From the records below, copy out exactly the lines from the one containing "clock cycles per" to the one containing "The first run finished", both included. Add nothing else.
== == ==
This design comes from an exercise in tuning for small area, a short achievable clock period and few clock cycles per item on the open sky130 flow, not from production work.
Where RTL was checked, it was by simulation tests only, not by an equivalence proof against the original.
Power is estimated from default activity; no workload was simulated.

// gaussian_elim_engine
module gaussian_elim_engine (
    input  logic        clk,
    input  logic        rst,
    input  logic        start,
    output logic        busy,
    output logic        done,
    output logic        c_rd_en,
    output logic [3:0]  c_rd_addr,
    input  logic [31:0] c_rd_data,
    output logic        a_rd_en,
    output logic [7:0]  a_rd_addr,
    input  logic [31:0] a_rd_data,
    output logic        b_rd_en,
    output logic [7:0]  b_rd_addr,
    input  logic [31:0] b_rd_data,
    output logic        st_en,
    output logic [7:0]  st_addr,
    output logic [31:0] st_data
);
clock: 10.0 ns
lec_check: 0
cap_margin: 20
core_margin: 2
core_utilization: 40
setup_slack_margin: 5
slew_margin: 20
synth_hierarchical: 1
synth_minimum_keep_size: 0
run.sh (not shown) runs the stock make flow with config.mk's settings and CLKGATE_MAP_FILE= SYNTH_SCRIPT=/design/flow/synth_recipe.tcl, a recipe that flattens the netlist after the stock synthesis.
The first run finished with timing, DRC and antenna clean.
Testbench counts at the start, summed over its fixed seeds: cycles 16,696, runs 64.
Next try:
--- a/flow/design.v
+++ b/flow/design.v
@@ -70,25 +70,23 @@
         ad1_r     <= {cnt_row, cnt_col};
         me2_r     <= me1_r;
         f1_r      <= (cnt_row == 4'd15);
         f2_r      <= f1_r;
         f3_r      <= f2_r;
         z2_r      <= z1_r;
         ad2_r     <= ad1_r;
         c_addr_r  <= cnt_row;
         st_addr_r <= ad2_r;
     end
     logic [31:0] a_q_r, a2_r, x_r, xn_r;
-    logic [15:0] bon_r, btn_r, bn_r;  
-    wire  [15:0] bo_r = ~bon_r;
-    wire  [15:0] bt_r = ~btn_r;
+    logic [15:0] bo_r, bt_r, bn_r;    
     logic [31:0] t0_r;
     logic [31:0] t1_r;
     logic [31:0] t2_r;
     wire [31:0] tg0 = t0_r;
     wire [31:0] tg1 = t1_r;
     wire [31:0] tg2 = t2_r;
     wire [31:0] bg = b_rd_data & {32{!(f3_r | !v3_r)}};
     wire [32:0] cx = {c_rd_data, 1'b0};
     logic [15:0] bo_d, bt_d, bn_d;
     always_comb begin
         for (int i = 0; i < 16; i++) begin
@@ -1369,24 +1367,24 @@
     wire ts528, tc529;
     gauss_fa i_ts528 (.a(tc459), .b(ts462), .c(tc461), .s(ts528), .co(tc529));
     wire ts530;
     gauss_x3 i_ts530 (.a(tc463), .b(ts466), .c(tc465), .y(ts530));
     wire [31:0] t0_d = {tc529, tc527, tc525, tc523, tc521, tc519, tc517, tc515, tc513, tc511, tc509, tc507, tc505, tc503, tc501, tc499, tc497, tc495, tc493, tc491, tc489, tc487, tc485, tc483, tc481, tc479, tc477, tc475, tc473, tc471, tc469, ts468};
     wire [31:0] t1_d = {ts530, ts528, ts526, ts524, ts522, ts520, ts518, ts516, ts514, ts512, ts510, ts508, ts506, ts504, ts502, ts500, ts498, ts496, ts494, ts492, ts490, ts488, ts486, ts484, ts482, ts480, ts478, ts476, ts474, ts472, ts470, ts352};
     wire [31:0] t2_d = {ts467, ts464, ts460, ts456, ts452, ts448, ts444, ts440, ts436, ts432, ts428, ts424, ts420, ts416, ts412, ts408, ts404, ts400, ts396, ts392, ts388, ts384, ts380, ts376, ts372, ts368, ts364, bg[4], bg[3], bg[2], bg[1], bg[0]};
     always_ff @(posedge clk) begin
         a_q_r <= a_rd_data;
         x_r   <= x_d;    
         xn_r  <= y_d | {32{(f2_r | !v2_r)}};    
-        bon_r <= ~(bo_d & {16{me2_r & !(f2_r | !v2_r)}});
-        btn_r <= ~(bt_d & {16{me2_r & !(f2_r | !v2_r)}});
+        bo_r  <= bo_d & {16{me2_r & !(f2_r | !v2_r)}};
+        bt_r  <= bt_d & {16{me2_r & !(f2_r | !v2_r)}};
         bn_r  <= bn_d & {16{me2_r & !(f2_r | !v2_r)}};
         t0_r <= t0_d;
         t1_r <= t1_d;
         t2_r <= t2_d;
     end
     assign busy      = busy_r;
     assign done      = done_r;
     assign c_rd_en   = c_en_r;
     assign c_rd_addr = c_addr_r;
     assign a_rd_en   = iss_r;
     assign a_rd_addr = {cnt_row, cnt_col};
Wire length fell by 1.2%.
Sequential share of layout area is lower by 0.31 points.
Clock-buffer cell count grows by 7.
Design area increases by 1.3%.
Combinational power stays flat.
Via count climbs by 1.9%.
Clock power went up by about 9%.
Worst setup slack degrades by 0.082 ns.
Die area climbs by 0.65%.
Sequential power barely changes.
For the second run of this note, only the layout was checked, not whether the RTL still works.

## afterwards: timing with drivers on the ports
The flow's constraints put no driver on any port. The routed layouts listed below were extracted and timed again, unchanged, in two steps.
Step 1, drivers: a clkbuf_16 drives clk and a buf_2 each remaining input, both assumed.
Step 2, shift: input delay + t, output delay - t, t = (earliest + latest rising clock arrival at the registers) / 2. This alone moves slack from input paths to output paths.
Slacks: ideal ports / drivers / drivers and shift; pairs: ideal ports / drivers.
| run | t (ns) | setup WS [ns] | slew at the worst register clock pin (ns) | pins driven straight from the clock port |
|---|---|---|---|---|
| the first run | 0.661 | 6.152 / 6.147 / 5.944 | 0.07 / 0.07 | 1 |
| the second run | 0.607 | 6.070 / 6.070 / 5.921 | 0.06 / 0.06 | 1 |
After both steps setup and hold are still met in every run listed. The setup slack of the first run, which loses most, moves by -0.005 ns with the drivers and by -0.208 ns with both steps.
== == ==
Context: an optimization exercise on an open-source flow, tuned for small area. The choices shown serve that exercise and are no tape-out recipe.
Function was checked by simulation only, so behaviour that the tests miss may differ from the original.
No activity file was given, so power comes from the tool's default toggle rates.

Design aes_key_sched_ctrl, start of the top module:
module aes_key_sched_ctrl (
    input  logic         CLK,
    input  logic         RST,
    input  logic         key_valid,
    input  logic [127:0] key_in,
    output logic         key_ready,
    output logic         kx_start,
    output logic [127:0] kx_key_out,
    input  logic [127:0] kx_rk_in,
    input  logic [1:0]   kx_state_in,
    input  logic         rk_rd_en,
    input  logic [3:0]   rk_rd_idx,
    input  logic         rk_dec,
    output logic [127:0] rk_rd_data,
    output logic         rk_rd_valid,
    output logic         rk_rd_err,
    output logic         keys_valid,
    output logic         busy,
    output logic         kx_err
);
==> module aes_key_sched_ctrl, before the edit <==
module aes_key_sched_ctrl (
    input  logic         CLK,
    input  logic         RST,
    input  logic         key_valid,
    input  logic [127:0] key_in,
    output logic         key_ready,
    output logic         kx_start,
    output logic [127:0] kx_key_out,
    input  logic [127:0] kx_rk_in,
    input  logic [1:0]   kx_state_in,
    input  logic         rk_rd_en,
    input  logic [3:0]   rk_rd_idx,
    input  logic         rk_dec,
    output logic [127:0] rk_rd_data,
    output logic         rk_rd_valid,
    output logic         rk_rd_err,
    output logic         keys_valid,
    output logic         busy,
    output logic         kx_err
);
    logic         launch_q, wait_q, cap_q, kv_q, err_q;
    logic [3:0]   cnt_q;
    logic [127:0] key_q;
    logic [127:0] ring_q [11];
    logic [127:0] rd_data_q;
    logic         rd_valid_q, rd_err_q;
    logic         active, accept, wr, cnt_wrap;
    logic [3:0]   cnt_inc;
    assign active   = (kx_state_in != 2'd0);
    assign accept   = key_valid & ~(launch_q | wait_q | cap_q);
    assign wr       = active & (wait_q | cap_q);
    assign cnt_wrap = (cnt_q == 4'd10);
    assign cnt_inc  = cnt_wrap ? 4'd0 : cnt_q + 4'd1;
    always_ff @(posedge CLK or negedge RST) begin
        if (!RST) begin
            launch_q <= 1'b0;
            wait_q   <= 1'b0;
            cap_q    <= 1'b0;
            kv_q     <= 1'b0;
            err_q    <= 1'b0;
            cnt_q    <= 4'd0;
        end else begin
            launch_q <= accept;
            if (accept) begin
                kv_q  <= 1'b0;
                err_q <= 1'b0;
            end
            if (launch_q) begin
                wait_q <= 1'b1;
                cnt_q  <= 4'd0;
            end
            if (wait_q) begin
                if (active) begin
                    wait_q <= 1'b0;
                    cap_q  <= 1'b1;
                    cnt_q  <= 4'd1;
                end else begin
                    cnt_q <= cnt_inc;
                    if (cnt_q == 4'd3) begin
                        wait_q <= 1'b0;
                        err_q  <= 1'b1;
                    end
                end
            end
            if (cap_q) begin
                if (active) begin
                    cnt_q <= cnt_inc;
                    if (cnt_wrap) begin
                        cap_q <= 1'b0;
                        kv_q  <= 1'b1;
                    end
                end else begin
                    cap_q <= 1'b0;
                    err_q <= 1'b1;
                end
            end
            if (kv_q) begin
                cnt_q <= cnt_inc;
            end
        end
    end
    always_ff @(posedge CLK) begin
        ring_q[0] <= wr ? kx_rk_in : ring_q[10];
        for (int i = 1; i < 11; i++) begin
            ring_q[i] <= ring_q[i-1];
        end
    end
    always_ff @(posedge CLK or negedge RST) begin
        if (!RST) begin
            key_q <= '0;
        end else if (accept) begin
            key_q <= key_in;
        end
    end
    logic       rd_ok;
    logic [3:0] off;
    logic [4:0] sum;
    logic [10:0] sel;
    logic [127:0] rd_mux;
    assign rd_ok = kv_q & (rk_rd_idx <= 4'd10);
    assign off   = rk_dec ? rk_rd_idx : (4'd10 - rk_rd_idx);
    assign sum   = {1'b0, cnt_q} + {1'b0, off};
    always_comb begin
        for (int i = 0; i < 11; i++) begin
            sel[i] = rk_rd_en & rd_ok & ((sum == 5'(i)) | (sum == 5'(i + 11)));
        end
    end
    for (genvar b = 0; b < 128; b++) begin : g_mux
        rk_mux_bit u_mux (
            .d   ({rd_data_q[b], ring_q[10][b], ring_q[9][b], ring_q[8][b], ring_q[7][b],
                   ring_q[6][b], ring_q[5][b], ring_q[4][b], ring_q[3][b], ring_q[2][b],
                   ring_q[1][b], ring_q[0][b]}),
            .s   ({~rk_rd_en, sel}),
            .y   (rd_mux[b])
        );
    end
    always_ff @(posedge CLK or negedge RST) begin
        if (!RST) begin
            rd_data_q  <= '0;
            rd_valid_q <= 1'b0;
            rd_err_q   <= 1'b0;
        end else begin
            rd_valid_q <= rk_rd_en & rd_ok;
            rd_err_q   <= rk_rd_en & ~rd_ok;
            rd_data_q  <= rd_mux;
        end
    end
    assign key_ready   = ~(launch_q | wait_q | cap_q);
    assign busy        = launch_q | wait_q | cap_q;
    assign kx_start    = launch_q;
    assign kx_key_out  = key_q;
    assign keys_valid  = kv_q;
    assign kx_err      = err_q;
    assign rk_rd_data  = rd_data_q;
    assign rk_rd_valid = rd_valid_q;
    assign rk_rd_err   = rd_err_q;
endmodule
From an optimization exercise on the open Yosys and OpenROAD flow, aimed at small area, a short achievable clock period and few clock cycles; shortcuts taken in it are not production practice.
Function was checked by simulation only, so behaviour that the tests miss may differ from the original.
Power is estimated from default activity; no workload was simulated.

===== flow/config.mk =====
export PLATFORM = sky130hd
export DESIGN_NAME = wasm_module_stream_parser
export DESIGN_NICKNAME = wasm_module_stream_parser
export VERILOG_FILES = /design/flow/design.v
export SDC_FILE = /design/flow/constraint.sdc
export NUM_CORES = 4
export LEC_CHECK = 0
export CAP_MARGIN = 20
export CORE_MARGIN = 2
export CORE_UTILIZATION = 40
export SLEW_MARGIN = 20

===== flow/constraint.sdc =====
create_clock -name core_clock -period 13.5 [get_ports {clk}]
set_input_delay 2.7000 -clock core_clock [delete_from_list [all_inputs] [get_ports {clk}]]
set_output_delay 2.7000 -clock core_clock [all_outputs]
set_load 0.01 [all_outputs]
== == ==
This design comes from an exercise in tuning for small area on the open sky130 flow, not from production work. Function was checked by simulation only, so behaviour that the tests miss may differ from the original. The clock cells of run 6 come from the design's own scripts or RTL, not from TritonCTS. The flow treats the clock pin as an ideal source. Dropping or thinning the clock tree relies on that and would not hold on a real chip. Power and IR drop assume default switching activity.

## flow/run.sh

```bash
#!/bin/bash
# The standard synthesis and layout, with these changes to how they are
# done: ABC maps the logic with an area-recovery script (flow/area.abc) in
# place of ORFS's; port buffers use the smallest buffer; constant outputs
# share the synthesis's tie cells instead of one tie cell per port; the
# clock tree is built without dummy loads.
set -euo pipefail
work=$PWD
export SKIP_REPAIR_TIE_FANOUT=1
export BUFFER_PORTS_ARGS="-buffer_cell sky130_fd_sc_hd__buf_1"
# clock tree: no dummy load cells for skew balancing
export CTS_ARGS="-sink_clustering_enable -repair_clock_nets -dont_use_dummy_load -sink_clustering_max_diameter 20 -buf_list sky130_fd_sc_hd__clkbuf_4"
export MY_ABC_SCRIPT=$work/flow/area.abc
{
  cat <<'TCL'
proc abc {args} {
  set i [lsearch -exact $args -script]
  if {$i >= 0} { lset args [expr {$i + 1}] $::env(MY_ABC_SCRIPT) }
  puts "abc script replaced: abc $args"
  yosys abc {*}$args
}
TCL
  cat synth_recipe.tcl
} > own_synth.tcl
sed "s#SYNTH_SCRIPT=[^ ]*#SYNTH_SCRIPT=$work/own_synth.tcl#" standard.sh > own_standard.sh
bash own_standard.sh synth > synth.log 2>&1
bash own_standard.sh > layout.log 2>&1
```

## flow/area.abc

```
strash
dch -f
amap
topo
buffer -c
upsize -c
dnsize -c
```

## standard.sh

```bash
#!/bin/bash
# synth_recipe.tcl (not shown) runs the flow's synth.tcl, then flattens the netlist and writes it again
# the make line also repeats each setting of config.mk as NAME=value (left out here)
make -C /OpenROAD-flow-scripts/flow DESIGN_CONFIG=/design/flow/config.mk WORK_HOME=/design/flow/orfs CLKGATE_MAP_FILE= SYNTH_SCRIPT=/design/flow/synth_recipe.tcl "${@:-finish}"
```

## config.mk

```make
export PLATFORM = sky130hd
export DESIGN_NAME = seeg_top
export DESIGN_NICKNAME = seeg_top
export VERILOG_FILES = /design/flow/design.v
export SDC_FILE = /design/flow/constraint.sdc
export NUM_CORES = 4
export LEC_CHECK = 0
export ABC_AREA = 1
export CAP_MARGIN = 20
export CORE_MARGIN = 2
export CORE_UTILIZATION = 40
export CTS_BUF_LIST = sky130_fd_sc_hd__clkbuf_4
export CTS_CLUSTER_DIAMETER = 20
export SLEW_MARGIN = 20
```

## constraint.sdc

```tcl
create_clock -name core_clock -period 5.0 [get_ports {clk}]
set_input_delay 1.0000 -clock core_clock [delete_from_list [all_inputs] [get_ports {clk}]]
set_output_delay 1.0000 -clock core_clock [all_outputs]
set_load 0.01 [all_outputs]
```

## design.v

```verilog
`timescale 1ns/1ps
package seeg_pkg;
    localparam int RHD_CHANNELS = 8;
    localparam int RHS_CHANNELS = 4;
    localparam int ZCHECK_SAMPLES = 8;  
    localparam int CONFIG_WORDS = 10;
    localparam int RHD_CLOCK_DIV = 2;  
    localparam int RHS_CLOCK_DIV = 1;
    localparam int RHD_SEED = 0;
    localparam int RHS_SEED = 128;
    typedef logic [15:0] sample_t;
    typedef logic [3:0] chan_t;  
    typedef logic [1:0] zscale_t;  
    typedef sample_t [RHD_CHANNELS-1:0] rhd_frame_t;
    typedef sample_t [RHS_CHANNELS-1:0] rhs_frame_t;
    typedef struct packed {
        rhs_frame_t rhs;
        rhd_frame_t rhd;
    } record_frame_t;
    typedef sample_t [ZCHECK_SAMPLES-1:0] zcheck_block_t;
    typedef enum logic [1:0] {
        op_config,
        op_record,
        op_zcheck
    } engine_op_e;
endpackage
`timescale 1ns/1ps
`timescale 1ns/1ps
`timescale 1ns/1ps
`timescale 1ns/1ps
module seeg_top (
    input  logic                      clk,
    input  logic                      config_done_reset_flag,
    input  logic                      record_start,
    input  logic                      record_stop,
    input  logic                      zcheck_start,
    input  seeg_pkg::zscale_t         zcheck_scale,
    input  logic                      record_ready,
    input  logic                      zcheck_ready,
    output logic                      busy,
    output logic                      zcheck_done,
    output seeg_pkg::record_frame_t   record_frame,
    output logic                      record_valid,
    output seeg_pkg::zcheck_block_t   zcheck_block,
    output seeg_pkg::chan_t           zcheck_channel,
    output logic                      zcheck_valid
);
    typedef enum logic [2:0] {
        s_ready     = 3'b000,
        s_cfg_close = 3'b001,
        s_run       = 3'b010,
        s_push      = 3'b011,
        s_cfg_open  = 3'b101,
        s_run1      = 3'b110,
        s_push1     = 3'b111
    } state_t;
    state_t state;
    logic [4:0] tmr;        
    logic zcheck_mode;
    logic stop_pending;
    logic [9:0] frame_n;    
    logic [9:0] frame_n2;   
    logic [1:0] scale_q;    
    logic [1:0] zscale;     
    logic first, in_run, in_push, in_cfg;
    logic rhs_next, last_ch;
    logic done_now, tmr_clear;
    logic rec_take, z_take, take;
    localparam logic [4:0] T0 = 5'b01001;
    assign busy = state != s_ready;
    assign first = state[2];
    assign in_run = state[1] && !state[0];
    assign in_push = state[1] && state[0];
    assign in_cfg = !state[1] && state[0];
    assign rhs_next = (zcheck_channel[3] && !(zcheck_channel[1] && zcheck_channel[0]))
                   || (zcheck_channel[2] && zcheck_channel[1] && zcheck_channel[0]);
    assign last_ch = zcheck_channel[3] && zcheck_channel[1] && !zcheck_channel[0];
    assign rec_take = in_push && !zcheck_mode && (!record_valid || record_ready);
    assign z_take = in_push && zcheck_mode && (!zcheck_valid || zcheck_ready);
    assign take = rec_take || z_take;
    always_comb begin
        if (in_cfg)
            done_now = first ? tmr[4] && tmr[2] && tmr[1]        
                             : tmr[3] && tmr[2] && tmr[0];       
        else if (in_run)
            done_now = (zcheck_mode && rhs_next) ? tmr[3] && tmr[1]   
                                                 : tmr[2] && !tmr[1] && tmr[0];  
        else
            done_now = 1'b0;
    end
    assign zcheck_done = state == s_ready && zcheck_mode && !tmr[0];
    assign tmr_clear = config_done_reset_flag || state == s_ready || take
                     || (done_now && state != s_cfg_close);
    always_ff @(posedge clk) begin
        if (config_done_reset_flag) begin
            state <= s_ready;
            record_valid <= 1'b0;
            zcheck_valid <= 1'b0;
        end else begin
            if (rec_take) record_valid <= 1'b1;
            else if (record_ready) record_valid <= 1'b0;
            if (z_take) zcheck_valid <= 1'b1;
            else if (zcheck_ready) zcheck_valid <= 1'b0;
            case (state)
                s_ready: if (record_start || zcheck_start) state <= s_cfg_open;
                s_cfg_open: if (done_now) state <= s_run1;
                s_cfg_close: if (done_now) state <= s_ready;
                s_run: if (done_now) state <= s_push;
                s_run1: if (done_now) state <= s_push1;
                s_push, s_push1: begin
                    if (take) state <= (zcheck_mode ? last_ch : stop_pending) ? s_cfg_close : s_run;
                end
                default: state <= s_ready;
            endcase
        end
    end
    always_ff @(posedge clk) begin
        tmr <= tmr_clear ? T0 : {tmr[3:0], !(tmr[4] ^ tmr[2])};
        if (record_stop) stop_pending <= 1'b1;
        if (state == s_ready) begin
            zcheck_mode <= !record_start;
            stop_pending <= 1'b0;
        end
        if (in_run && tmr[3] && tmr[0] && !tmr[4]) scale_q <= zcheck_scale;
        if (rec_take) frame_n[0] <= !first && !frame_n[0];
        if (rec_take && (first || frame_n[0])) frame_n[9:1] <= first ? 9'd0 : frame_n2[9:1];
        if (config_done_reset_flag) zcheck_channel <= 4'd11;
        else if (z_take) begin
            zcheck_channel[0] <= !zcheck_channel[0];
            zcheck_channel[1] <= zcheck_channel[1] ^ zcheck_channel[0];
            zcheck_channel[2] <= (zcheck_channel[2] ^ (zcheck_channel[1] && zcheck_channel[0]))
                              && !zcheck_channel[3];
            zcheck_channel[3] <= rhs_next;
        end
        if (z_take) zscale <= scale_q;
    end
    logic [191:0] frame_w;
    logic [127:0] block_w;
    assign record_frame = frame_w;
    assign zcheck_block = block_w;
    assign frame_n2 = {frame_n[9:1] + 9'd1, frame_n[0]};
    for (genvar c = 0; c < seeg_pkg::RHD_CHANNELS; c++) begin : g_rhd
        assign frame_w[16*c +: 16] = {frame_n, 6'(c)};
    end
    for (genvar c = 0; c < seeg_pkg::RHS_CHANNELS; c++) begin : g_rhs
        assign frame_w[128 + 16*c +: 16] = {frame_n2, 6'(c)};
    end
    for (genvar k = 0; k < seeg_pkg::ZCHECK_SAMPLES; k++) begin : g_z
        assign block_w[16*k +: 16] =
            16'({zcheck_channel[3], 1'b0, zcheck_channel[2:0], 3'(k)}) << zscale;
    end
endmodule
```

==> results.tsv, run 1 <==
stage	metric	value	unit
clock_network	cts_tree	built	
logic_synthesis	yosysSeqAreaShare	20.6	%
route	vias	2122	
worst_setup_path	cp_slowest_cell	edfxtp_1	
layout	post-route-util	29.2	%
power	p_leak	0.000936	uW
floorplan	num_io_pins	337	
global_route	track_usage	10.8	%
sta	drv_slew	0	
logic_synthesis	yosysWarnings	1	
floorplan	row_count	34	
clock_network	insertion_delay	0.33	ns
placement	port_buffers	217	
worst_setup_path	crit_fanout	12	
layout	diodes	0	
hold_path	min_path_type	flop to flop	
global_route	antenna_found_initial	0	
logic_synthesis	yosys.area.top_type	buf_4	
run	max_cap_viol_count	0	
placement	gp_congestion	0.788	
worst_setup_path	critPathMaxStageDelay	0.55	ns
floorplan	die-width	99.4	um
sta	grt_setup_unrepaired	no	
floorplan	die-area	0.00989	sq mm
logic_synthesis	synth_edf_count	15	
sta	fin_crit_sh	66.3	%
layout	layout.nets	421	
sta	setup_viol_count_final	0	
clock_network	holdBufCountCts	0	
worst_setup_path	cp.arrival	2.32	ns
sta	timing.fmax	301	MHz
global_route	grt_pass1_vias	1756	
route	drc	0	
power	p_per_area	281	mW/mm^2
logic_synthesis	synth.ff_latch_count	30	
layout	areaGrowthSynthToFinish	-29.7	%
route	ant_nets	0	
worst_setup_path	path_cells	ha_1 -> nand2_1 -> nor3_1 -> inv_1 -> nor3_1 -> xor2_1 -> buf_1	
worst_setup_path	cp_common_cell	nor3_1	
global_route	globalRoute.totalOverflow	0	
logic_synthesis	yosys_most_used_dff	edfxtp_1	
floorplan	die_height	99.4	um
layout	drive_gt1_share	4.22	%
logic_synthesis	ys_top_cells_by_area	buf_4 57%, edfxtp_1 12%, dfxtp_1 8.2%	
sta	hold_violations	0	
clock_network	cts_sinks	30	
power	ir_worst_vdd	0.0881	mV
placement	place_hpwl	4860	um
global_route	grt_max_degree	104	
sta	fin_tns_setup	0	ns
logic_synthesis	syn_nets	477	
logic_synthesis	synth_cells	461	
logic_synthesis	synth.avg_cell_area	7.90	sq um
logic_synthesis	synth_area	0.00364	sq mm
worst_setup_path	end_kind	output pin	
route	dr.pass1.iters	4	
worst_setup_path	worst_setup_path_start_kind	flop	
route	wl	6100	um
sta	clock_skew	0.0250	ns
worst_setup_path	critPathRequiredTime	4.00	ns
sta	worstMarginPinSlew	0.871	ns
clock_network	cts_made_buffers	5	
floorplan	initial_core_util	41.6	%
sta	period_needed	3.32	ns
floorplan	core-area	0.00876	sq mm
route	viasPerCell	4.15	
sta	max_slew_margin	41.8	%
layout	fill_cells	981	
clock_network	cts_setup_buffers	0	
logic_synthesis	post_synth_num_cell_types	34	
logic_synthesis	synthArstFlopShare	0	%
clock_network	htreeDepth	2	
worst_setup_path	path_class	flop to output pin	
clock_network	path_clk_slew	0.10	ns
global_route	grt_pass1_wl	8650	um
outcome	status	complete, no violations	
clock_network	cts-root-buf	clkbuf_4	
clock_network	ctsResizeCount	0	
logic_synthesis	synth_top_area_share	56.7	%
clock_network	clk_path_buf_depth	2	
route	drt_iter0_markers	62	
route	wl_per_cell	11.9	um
== == ==
REPLY →
This design comes from an exercise in tuning for small area, a short achievable clock period and few clock cycles per item on the open sky130 flow, not from production work.
Where RTL was checked, it was by simulation tests only, not by an equivalence proof against the original.
Power is estimated from default activity; no workload was simulated.

// gaussian_elim_engine
module gaussian_elim_engine (
    input  logic        clk,
    input  logic        rst,
    input  logic        start,
    output logic        busy,
    output logic        done,
    output logic        c_rd_en,
    output logic [3:0]  c_rd_addr,
    input  logic [31:0] c_rd_data,
    output logic        a_rd_en,
    output logic [7:0]  a_rd_addr,
    input  logic [31:0] a_rd_data,
    output logic        b_rd_en,
    output logic [7:0]  b_rd_addr,
    input  logic [31:0] b_rd_data,
    output logic        st_en,
    output logic [7:0]  st_addr,
    output logic [31:0] st_data
);
clock: 10.0 ns
lec_check: 0
cap_margin: 20
core_margin: 2
core_utilization: 40
setup_slack_margin: 5
slew_margin: 20
synth_hierarchical: 1
synth_minimum_keep_size: 0
run.sh (not shown) runs the stock make flow with config.mk's settings and CLKGATE_MAP_FILE= SYNTH_SCRIPT=/design/flow/synth_recipe.tcl, a recipe that flattens the netlist after the stock synthesis.
The first run finished with timing, DRC and antenna clean.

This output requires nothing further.